5 -- at least show me some sympathy.

should i trust this dialect.. to convey the right effect? [25 Mar 2004|09:03pm]
[ mood | predatory ]
[ music | a storybook ending ; hopeless nights ]

well, well, well. it looks like i have finally decided to update my journal after more than a month. so! what is there to talk about? well, at school everything's been going a-okay. it's all spring now and whatnot so things are looking up. today, well, it was alright. i took my geography test, and i am confident with my results.

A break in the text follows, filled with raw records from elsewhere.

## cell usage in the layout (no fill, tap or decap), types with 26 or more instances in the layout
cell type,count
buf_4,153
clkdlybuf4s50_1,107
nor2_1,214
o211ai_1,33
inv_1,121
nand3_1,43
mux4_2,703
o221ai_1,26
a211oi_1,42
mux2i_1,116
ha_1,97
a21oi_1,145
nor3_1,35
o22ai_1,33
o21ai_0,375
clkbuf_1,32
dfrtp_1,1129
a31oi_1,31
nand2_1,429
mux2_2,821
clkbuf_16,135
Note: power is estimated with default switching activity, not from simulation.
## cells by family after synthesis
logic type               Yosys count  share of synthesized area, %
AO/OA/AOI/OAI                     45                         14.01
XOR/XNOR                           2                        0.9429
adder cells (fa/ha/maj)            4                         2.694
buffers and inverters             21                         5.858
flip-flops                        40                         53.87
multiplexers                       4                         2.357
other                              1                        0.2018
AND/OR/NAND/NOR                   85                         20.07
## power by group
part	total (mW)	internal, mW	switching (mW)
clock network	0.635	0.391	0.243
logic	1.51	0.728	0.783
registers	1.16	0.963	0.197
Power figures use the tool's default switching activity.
**config.mk**
```make
export PLATFORM = sky130hd
export DESIGN_NAME = des_key_sched_rev
export DESIGN_NICKNAME = d
export VERILOG_FILES = /design/src/rtl/des_pkg.sv /design/src/rtl/des_key_sched_rev_pc2.sv /design/src/rtl/des_key_sched_rev.sv
export SDC_FILE = /design/constraint.sdc
export NUM_CORES = 1
export LEC_CHECK = 0
export ABC_CLOCK_PERIOD_IN_PS = 4500
export CAP_MARGIN = 5
export CORE_UTILIZATION = 62
export CTS_CLUSTER_SIZE = 14
export DETAILED_ROUTE_END_ITERATION = 12
export DONT_BUFFER_PORTS = 1
export PLACE_DENSITY_LB_ADDON = 0.15
export SETUP_SLACK_MARGIN = 0.15
export SKIP_LAST_GASP = 1
export SYNTH_ARGS = -nofsm -noshare
export SYNTH_HDL_FRONTEND = slang
export SYNTH_HIERARCHICAL = 1
export SYNTH_SLANG_ARGS = --single-unit
```
**constraint.sdc**
```tcl
create_clock -name clk -period 4.5 [get_ports clk]
set_clock_uncertainty 0.05 [all_clocks]
set_input_delay 0.45 -clock clk [delete_from_list [all_inputs] [get_ports clk]]
set_output_delay 0.45 -clock clk [all_outputs]
set_load 0.01 [all_outputs]
```
--- config.mk ---
export PLATFORM = sky130hd
export DESIGN_NAME = counter_sequencer
export DESIGN_NICKNAME = d
export VERILOG_FILES = /design/src/rtl/counter_sequencer.sv
export SDC_FILE = /design/constraint.sdc
export NUM_CORES = 1
export LEC_CHECK = 0
export ABC_AREA = 1
export CAP_MARGIN = 25
export CELL_PAD_IN_SITES_DETAIL_PLACEMENT = 1
export CELL_PAD_IN_SITES_GLOBAL_PLACEMENT = 2
export CORE_MARGIN = 2
export CORE_UTILIZATION = 25
export CTS_CLUSTER_SIZE = 12
export DETAILED_ROUTE_END_ITERATION = 10
export PLACE_DENSITY = 0.85
export SYNTH_ARGS = -nofsm -noshare
export SYNTH_HDL_FRONTEND = slang
export SYNTH_SLANG_ARGS = --single-unit
--- constraint.sdc ---
create_clock -name clk -period 1.45 [get_ports clk]
set_input_delay 0.435 -clock clk [delete_from_list [all_inputs] [get_ports clk]]
set_output_delay 0.435 -clock clk [all_outputs]
set_load 0.03 [all_outputs]
`src/rtl/pdm_cic_pkg.sv`:
```
// pdm_cic_pkg: shared types and helpers for the PDM CIC sequencer
// Contents: serialiser state enum, channel-index width helper.
package pdm_cic_pkg;

    typedef enum logic {IDLE, SEND} seq_state_t;

    // Width of an index over n items, never less than one bit.
    function automatic int chan_w(input int n);
        return (n > 1) ? $clog2(n) : 1;
    endfunction

endpackage

```
`src/rtl/pdm_clk_gen.sv`:
```
// pdm_clk_gen: PDM microphone clock divider and per-edge CIC step strobes
// Ports:
//   clk, rst  system clock, asynchronous active-high reset
//   enable    run the divider; when low the clock parks at 0 and no strobes fire
//   pdm_clk   registered microphone clock, period 2*CLK_DIV cycles
//   ena_hi    one-cycle pulse after the last cycle of the high phase
//   ena_lo    one-cycle pulse after the last cycle of the low phase
module pdm_clk_gen #(
    parameter int CLK_DIV = 16
) (
    input  logic clk,
    input  logic rst,
    input  logic enable,
    output logic pdm_clk,
    output logic ena_hi,
    output logic ena_lo
);

    localparam int DW = $clog2(CLK_DIV);

    logic [DW-1:0] div;
    logic          wrap;

    always_comb wrap = div == DW'(CLK_DIV - 1);

    always_ff @(posedge clk or posedge rst)
        if (rst) begin
            div     <= '0;
            pdm_clk <= 1'b0;
            ena_hi  <= 1'b0;
            ena_lo  <= 1'b0;
        end else if (!enable) begin
            div     <= '0;
            pdm_clk <= 1'b0;
            ena_hi  <= 1'b0;
            ena_lo  <= 1'b0;
        end else begin
            div     <= wrap ? '0 : div + DW'(1);
            pdm_clk <= wrap ? ~pdm_clk : pdm_clk;
            // pdm_clk holds the phase that is ending, so the strobes are exclusive
            ena_hi  <= wrap && pdm_clk;
            ena_lo  <= wrap && !pdm_clk;
        end

endmodule

```
`src/rtl/pdm_cic_sequencer.sv`:
```
// pdm_cic_sequencer: PDM timing master, decimation strobe and frame serialiser for a CIC bank
// Ports:
//   clk, rst              system clock, asynchronous active-high reset
//   enable                run the PDM clock and CIC strobes
//   pdm_clk, ena_hi/lo    microphone clock and CIC step strobes
//   ch_data               CIC outputs, channel k at [k*SAMPLE_W +: SAMPLE_W]
//   out_data/chan/first   current stream word, its channel, start-of-frame marker
//   out_valid, out_ready  valid/ready stream handshake
//   overrun, clr_overrun  sticky dropped-frame flag and its synchronous clear
module pdm_cic_sequencer
    import pdm_cic_pkg::*;
#(
    parameter int N_CH     = 8,
    parameter int SAMPLE_W = 8,
    parameter int CLK_DIV  = 16,
    parameter int DECIM    = 32
) (
    input  logic                     clk,
    input  logic                     rst,
    input  logic                     enable,
    output logic                     pdm_clk,
    output logic                     ena_hi,
    output logic                     ena_lo,
    input  logic [N_CH*SAMPLE_W-1:0] ch_data,
    output logic [SAMPLE_W-1:0]      out_data,
    output logic [chan_w(N_CH)-1:0]  out_chan,
    output logic                     out_first,
    output logic                     out_valid,
    input  logic                     out_ready,
    output logic                     overrun,
    input  logic                     clr_overrun
);

    localparam int CW = chan_w(N_CH);
    localparam int DW = chan_w(DECIM);

    seq_state_t          state, state_n;
    logic [DW-1:0]       dec;
    logic [CW-1:0]       idx, idx_n;
    logic [SAMPLE_W-1:0] shadow [N_CH];
    logic                snap, dec_last, xfer, last, load, drop;

    pdm_clk_gen #(.CLK_DIV(CLK_DIV)) u_clk_gen (
        .clk     (clk),
        .rst     (rst),
        .enable  (enable),
        .pdm_clk (pdm_clk),
        .ena_hi  (ena_hi),
        .ena_lo  (ena_lo)
    );

    always_comb begin
        dec_last = dec == DW'(DECIM - 1);
        xfer     = out_valid && out_ready;
        last     = idx == CW'(N_CH - 1);
        // a snapshot landing on the final transfer starts the next frame back-to-back
        load     = snap && (state == IDLE || (xfer && last));
        drop     = snap && !load;
        idx_n    = last ? '0 : idx + CW'(1);
    end

    // snap trails the dec wrap by one cycle so the CIC output register has settled
    always_ff @(posedge clk or posedge rst)
        if (rst) begin
            dec  <= '0;
            snap <= 1'b0;
        end else begin
            snap <= ena_lo && dec_last;
            if (ena_lo) dec <= dec_last ? '0 : dec + DW'(1);
        end

    always_ff @(posedge clk or posedge rst)
        if (rst) state <= IDLE;
        else     state <= state_n;

    always_comb begin
        state_n = state;
        if (load)              state_n = SEND;
        else if (xfer && last) state_n = IDLE;
    end

    always_comb out_valid = state == SEND;

    always_ff @(posedge clk or posedge rst)
        if (rst) begin
            for (int i = 0; i < N_CH; i++) shadow[i] <= '0;
            idx       <= '0;
            out_data  <= '0;
            out_chan  <= '0;
            out_first <= 1'b0;
            overrun   <= 1'b0;
        end else begin
            if (load) begin
                for (int i = 0; i < N_CH; i++) shadow[i] <= ch_data[i*SAMPLE_W +: SAMPLE_W];
                idx       <= '0;
                out_data  <= ch_data[SAMPLE_W-1:0];
                out_chan  <= '0;
                out_first <= 1'b1;
            end else if (xfer) begin
                idx       <= idx_n;
                out_data  <= shadow[idx_n];
                out_chan  <= idx_n;
                out_first <= 1'b0;
            end
            // a drop in the same cycle as a clear leaves the flag set
            overrun <= drop | (overrun & ~clr_overrun);
        end

endmodule

```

after first period, i went to those other classes, and after that i went to the bathroom. sure, this seems uneventful, but today in the bathroom, i met up with this girl named jesse. lately, despite the fact that i don't know her, she has been saying hi to me and tapping me on the shoulder at odd moments and whatnot. so yeah, today i was in the bathroom washing my hands and she said hi to me and i didn't hear her over the running water, and i suppose she got offended. the reason i suppose this is because all of a sudden, she turned towards me, put her hands on her hips, and said "fine.. don't say hi to me." then she stormed out of the bathroom. all dramatic just like that. yes, i think it's safe to say it was the highlight of my day.

as for the rest of the day, it was stupid. in gym, we played a game where people threw balls at each other to get them out of the game. i got out, but people still hit me. darn rebels and their bottled up anger. then i went to lunch and math and.. you know those other subjects and such. so the day was all over and, yeah, i came home. oh! today, when i came home, my aunt that makes me peel potatoes and my po-lease officer uncle were here. and they were all talking to my dad and stuff, and someone brought up the a-mazing egg-stractor. so of course, my father pulled it out and everyone had to try it. i tried to do it, but you know how everything works for me.. the top piece flew at my aunt and the egg sort of exploded. i think i pushed the top too hard. psh..

anyway! now i must say goodbye, because i gotz thingz tah do.

sincerely yours,
leesa werkmin

at least show me some sympathy.

turn down the beating of my heart [15 Feb 2004|11:15pm]
[ mood | shocked ]
[ music | straylight run | it's for the best ]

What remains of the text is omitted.